Abstract

Patient-reported outcome measures (PROMs) for bilateral staged total hip replacements (THRs) were reviewed to determine whether first-side surgery can predict second-side outcomes. A retrospective review was undertaken of a consecutive cohort of staged bilateral THRs using the same approach, implant and technique, from August 2009 to February 2020. Minimal important change (MIC) in PROMs was set at ≥5. A total of 296 consecutive staged bilateral THRs were performed in 148 patients. Mean time interval between sides was 25 months (range 2-102). Mean age was 63.2 years for the first side and 65.3 years for the second; 62.8% of patients were female. Mean body mass index was 31.08 for the first side, increasing to 31.57 for the second side (p = 0.248). One-year follow-up PROMs were available for 96.6% and 92.5% of the first and second side, respectively.

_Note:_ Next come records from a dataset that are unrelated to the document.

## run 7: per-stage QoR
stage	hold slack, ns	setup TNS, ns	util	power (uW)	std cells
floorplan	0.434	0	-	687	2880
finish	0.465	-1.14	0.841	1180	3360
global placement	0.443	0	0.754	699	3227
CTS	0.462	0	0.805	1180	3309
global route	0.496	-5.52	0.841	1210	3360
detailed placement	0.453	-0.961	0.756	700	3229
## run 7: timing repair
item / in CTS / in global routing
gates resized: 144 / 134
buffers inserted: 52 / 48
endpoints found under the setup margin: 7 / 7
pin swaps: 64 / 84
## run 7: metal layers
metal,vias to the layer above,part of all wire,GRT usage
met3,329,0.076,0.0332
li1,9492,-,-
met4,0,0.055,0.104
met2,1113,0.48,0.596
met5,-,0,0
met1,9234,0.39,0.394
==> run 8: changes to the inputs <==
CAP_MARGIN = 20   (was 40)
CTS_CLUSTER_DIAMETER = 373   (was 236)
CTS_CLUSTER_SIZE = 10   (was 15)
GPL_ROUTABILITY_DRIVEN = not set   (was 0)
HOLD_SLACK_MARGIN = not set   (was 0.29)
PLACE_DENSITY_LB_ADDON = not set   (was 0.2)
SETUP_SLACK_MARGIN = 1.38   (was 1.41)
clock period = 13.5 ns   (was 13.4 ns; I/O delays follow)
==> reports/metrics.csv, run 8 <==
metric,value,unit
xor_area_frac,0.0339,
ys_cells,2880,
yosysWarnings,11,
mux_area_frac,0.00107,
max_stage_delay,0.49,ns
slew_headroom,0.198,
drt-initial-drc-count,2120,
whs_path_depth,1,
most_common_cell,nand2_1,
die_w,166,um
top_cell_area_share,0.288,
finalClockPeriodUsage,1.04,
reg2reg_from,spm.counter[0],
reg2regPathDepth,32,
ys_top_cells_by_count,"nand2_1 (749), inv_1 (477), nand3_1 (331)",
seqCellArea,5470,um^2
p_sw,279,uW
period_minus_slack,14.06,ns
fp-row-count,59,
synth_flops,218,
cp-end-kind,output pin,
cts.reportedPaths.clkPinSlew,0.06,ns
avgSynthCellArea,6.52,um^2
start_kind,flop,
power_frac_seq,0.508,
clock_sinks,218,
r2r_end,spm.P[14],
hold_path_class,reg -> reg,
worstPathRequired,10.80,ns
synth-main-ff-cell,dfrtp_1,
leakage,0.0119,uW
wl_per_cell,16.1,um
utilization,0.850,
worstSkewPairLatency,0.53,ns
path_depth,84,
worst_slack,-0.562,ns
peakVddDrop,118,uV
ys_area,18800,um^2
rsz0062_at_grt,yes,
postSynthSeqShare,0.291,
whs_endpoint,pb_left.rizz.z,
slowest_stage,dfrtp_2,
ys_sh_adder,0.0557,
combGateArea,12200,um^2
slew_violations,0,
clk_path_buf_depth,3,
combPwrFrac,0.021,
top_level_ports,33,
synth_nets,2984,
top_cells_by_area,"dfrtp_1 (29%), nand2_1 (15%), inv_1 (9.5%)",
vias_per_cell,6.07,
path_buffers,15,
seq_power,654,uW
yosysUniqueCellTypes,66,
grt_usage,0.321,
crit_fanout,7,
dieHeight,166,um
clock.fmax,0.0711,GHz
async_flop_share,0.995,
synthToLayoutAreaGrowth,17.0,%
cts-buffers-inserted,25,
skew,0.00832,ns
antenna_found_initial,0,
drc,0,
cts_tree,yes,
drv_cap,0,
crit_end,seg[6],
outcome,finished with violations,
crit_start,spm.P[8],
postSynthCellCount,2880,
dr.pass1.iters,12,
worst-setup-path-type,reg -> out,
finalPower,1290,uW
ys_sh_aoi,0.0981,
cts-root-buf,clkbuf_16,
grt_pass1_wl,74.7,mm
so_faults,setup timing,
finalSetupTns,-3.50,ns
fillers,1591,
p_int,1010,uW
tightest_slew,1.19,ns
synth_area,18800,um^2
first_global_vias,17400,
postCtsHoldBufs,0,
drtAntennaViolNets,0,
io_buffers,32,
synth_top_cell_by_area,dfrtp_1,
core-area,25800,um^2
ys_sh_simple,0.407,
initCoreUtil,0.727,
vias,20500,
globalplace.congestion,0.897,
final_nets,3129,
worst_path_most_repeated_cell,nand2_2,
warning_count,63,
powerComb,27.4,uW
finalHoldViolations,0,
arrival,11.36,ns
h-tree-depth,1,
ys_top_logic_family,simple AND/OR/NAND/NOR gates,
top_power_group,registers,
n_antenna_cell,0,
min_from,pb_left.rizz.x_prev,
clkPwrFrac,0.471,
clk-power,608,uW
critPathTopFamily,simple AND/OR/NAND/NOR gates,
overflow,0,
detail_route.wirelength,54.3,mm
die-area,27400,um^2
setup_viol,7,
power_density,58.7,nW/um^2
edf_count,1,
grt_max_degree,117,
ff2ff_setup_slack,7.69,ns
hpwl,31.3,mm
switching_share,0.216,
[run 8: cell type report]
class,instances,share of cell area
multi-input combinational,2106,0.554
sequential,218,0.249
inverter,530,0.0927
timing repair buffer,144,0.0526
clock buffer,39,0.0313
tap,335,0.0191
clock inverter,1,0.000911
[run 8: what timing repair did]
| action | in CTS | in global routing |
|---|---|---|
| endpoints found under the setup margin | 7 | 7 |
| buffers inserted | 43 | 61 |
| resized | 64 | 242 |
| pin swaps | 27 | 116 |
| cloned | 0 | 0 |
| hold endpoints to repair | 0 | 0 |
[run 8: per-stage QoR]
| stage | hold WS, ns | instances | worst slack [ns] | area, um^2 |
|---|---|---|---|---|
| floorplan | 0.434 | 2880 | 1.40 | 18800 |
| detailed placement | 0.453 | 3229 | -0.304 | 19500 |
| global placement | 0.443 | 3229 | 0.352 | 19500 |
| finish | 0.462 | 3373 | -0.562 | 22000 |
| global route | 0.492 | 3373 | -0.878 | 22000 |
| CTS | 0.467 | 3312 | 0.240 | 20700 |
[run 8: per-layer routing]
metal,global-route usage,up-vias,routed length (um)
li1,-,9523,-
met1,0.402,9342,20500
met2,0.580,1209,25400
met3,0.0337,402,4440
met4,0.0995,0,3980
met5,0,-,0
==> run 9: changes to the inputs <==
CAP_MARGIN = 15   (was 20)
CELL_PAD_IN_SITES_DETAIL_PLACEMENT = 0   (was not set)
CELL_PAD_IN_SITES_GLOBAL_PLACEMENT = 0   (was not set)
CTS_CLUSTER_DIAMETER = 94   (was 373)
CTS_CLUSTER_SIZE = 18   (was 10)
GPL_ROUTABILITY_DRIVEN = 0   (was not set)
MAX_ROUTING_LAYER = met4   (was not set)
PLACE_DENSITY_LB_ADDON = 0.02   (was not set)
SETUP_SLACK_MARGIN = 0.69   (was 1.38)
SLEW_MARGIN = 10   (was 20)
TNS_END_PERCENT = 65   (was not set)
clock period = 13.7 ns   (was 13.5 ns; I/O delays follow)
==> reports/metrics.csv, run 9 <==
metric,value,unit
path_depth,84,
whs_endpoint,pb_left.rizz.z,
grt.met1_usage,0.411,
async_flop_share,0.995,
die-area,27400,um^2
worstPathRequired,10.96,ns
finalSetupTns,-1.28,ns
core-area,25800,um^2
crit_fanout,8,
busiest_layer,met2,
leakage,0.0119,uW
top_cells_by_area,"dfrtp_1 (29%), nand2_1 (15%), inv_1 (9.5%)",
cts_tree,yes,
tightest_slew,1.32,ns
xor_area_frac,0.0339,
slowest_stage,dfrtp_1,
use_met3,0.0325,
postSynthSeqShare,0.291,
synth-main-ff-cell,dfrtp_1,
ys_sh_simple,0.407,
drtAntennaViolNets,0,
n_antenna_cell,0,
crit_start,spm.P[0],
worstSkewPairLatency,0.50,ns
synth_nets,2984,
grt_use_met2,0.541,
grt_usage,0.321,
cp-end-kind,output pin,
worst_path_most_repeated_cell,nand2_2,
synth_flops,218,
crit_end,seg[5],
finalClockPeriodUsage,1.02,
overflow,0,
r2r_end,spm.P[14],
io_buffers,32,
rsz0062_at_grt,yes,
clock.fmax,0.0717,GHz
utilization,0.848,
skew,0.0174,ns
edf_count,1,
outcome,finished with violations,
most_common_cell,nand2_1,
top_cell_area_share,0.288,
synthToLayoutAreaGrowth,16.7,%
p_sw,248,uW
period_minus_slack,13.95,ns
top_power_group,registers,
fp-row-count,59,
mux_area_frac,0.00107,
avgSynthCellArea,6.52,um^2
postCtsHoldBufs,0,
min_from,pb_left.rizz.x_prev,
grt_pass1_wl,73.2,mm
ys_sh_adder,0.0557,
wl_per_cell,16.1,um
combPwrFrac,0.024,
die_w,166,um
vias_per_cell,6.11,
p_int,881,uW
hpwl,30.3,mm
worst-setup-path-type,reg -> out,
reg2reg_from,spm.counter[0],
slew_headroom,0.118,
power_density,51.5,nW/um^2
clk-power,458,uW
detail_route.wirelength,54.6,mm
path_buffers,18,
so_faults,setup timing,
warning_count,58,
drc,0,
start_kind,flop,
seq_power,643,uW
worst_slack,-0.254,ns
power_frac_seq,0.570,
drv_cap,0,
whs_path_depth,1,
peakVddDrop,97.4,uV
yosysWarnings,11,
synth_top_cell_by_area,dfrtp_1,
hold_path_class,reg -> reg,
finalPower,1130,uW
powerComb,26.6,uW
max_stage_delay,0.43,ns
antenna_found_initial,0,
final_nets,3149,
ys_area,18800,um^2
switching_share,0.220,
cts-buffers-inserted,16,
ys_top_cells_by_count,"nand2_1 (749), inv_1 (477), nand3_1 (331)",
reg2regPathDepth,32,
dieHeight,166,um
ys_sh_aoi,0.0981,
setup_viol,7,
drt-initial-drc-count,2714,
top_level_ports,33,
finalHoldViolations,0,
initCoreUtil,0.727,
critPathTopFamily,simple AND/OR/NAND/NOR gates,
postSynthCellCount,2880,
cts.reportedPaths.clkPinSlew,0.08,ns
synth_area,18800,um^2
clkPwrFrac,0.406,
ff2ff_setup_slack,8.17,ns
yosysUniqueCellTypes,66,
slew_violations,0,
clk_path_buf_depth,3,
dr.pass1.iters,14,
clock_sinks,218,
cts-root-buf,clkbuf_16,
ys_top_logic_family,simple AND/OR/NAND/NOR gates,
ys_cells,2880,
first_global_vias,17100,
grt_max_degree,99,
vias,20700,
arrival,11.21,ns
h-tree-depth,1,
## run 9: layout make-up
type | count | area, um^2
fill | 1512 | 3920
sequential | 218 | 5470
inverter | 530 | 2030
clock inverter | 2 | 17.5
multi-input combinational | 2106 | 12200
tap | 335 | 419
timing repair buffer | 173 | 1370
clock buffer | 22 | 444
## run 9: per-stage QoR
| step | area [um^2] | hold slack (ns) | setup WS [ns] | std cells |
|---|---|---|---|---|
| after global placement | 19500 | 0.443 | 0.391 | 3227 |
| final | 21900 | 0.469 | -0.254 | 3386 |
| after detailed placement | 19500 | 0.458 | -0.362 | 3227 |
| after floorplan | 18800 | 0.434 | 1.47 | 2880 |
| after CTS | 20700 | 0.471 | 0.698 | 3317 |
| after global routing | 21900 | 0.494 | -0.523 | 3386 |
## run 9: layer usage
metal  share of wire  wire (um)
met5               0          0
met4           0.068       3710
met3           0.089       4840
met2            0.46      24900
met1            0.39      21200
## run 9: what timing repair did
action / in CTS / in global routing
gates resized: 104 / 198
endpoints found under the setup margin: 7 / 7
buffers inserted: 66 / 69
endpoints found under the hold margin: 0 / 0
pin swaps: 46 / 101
==> run M: inputs <==
==> flow/design.v <==
`timescale 1ns / 1ps
module add_sub #(parameter WIDTH = 15)(
input signed [WIDTH:0] a,b,
input sel, 
output signed [WIDTH:0] out
);
wire [WIDTH+1:0] sum;
assign sum = sel?a-b:a+b;
assign out = {sum[WIDTH+1],sum[WIDTH-1:0]};
endmodule
`timescale 1ns / 1ps
module mux #(parameter WIDTH = 15)(
input [WIDTH:0] a,b,
input sel,
output [WIDTH:0]out
);
assign out = sel?b:a;
endmodule
`timescale 1ns / 1ps
module shifter#(parameter WIDTH = 15)(
input signed [WIDTH:0] a,
output signed [WIDTH:0] b,
input m , 
input [3:0] i
);
assign b = m? (a)>>>i :((i!=0)?(a)>>>(i-1):a);
endmodule
`timescale 1ns / 1ps
module rom#(parameter WIDTH = 15)(
input clk,
input sel ,
input [3:0] i,
output [WIDTH:0] rom_out
    );
 reg [WIDTH:0] rom_mem [0:19] ;
 initial begin
 rom_mem[0] =  16'b0000010000000000;
 rom_mem[1] =  16'b0000001000000000;
 rom_mem[2] =  16'b0000000100000000;
 rom_mem[3] =  16'b0000000010000000;
 rom_mem[4] =  16'b0000000001000000;
 rom_mem[5] =  16'b0000000000100000;
 rom_mem[6] =  16'b0000000000010000;
 rom_mem[7] =  16'b0000000000001000;
 rom_mem[8] =  16'b0000000000000100;
 rom_mem[9] =  16'b0000000000000010;
 rom_mem[10] =  16'b0000001000110010;
 rom_mem[11] =  16'b0000000100000110;
 rom_mem[12] =  16'b0000000010000001;
 rom_mem[13] =  16'b0000000001000000;
 rom_mem[14] =  16'b0000000000100000;
 rom_mem[15] =  16'b0000000000010000;
 rom_mem[16] =  16'b0000000000001000;
 rom_mem[17] =  16'b0000000000000100;
 rom_mem[18] =  16'b0000000000000010;
 rom_mem[19] =  16'b0000000000000001;
 end   
 assign rom_out = sel?rom_mem[i+9]:rom_mem[i-1];
endmodule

Mean PROMs improvement at 1 year was 26.4 for the first side and 25.1 for the second side (p = 0.207). Some 97.9% of patients achieved MIC for the first side and 96.3% for the second side (p = 0.092). Eight patients failed to reach an MIC on one side, all were female (p < 0.001); however, MIC was achieved for the contralateral side. Seven of eight patients (87.5%) achieved MIC by 2 years. This study identified no significant difference between first- and second-side PROMs improvements following staged bilateral THRs at 1-year follow-up. Failure to reach MIC on one side does not preclude success on the other. Female patients were more prone to not reach MIC at 1 year, but improvement was still subsequently achieved in the majority of cases. The informed consent process is able to reflect this expectation.